[YOUR ASSIGNMENT]: The reply has to be a number alone, equal to how many lines in the entries below hold the string "trial".

(Stored data entries)

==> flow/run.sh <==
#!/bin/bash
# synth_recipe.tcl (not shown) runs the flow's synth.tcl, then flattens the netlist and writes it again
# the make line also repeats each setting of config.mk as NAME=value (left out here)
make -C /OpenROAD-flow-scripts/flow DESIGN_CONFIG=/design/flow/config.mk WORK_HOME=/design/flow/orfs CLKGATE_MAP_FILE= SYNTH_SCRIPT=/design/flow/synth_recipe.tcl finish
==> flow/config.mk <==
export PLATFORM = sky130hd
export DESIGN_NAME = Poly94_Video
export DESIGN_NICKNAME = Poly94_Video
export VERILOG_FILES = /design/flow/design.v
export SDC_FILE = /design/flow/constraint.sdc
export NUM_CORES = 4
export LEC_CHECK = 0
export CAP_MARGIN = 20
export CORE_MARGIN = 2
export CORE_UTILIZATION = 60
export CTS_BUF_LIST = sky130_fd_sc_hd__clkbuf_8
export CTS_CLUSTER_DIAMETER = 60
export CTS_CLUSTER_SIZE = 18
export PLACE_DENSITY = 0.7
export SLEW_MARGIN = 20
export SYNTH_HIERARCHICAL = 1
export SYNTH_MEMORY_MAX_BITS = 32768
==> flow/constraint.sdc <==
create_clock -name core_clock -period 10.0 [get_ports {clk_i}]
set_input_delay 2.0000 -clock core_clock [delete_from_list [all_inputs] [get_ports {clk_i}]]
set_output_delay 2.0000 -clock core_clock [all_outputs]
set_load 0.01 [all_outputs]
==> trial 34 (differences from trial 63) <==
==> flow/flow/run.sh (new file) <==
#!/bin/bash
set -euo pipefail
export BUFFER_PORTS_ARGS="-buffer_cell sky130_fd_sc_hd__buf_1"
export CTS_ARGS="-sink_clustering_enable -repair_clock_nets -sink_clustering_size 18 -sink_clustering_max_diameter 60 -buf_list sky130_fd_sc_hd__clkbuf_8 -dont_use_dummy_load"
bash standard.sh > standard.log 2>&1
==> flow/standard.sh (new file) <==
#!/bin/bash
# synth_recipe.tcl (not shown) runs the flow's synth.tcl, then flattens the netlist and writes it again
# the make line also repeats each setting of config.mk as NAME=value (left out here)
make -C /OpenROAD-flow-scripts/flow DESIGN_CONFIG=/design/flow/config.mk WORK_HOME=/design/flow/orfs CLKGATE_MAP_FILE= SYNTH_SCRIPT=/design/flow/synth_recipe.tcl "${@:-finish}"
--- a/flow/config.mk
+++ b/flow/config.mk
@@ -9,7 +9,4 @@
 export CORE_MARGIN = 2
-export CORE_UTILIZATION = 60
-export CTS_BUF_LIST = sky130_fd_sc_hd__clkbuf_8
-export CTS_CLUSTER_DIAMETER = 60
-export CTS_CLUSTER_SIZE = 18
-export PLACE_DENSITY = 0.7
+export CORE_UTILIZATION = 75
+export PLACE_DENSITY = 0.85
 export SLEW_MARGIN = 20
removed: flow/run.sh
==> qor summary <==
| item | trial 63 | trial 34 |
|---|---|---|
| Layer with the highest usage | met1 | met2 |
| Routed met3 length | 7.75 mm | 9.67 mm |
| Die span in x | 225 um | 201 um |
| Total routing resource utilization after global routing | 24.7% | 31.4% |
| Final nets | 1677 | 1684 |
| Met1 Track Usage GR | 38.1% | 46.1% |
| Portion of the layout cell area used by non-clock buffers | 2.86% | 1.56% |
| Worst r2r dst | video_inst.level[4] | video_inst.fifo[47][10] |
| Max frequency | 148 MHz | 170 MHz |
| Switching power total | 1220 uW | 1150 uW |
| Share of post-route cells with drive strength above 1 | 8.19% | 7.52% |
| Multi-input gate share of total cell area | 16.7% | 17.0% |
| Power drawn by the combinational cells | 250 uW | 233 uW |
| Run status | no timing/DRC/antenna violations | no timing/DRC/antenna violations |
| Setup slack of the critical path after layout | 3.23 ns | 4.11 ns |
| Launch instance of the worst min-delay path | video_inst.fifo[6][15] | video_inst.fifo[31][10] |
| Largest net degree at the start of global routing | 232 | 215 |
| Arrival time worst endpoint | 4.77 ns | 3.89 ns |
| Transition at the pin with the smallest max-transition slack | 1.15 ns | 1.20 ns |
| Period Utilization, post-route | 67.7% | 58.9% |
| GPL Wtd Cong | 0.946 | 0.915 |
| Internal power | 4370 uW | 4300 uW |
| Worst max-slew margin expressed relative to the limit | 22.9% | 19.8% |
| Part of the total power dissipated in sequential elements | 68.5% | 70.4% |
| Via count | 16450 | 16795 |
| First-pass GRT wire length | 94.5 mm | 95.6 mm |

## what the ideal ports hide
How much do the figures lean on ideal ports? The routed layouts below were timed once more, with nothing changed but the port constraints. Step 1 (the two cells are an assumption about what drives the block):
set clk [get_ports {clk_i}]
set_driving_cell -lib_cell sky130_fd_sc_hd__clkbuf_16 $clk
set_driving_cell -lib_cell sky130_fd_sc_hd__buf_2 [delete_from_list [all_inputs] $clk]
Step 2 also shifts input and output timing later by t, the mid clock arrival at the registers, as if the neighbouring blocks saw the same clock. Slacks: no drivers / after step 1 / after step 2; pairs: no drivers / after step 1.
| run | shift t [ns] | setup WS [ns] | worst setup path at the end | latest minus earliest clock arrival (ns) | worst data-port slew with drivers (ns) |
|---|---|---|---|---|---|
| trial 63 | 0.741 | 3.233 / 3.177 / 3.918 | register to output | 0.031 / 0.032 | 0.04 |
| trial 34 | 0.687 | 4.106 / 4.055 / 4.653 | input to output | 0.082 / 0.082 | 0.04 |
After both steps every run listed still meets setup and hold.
Source: an optimization exercise on an open RTL-to-GDS flow (aim: small area and a short achievable clock period). Production flows keep margins and buffers that such runs may drop.
The RTL was checked by simulation tests, not by an equivalence proof against the original design.
No activity file was given, so power comes from the tool's default toggle rates.

File: design/flow/config.mk
export PLATFORM = sky130hd
export DESIGN_NAME = game_2048
export DESIGN_NICKNAME = game_2048
export VERILOG_FILES = /design/flow/design.v
export SDC_FILE = /design/flow/constraint.sdc
export NUM_CORES = 4
export LEC_CHECK = 0
export ABC_AREA = 1
export CAP_MARGIN = 20
export CORE_MARGIN = 2
export CORE_UTILIZATION = 40
export SLEW_MARGIN = 20
File: design/flow/constraint.sdc
create_clock -name core_clock -period 11.0 [get_ports {clk}]
set_input_delay 2.2000 -clock core_clock [delete_from_list [all_inputs] [get_ports {clk}]]
set_output_delay 2.2000 -clock core_clock [all_outputs]
set_load 0.01 [all_outputs]
File: design/flow/standard.sh
#!/bin/bash
# synth_recipe.tcl (not shown) runs the flow's synth.tcl, then flattens the netlist and writes it again
# the make line also repeats each setting of config.mk as NAME=value (left out here)
make -C /OpenROAD-flow-scripts/flow DESIGN_CONFIG=/design/flow/config.mk WORK_HOME=/design/flow/orfs CLKGATE_MAP_FILE= SYNTH_SCRIPT=/design/flow/synth_recipe.tcl "${@:-finish}"
File: design/flow/design.v
`timescale 1ns / 1ps
module StartGame(
   input wire start,
   output wire [63:0] Board
    );
   assign Board = 64'h0100_0000_0000_0010;
endmodule
`timescale 1ns / 1ps
module CheckBoard(
   input wire [63:0] slots,
   input wire [15:0] nz,
   input wire [23:0] adj_eq,
   output wire over,
   output wire full,
   output wire success
    );
   wire [15:0] is11;
   genvar k;
   generate for (k = 0; k < 16; k = k + 1) begin : g
      assign is11[k] = (slots[4*k +: 4] == 4'd11);
   end endgenerate
   assign full = &nz;
   assign success = |is11;
   assign over = full & ~(|adj_eq);
endmodule
`timescale 1ns / 1ps
module LineCtl(
   input wire [3:0] nz,
   input wire [3:0] f15,
   input wire E0, E1, E2,
   output wire s0_0, s0_1, s0_2, s0_3, s1_1, s1_2, s1_3, s2_2, s2_3, s3_3,
   output wire m0, m1, m2,
   output wire [3:0] occ
    );
   wire M0 = E0;
   wire A1 = nz[1] & M0;
   wire M1 = E1 & ~A1;
   wire A2 = nz[1] ? M1 : M0;
   wire M2 = E2 & ~A2;
   wire A3 = nz[2] ? M2 : nz[1] ? M1 : M0;
   wire K0 = nz[0] & ~(M0 & f15[0]);
   wire K1 = nz[1] & ~A1 & ~(M1 & f15[1]);
   wire K2 = nz[2] & ~A2 & ~(M2 & f15[2]);
   wire K3 = nz[3] & ~A3;
   wire b1_1 = K0;
   wire b2_1 = K0 | K1, b2_2 = K0 & K1;
   wire b3_1 = b2_1 | K2, b3_2 = b2_2 | (b2_1 & K2), b3_3 = b2_2 & K2;
   assign s0_0 = K0;
   assign s0_1 = K1 & ~b1_1;
   assign s0_2 = K2 & ~b2_1;
   assign s0_3 = K3 & ~b3_1;
   assign s1_1 = K1 & b1_1;
   assign s1_2 = K2 & b2_1 & ~b2_2;
   assign s1_3 = K3 & b3_1 & ~b3_2;
   assign s2_2 = K2 & b2_2;
   assign s2_3 = K3 & b3_2 & ~b3_3;
   assign s3_3 = K3 & b3_3;
   assign m0 = (s0_0 & M0) | (s0_1 & M1) | (s0_2 & M2);
   assign m1 = (s1_1 & M1) | (s1_2 & M2);
   assign m2 = s2_2 & M2;
   assign occ = {K3 & b3_3, b3_3 | (K3 & b3_2), b3_2 | (K3 & b3_1), b3_1 | K3};
endmodule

[WRITTEN ANSWER]: 4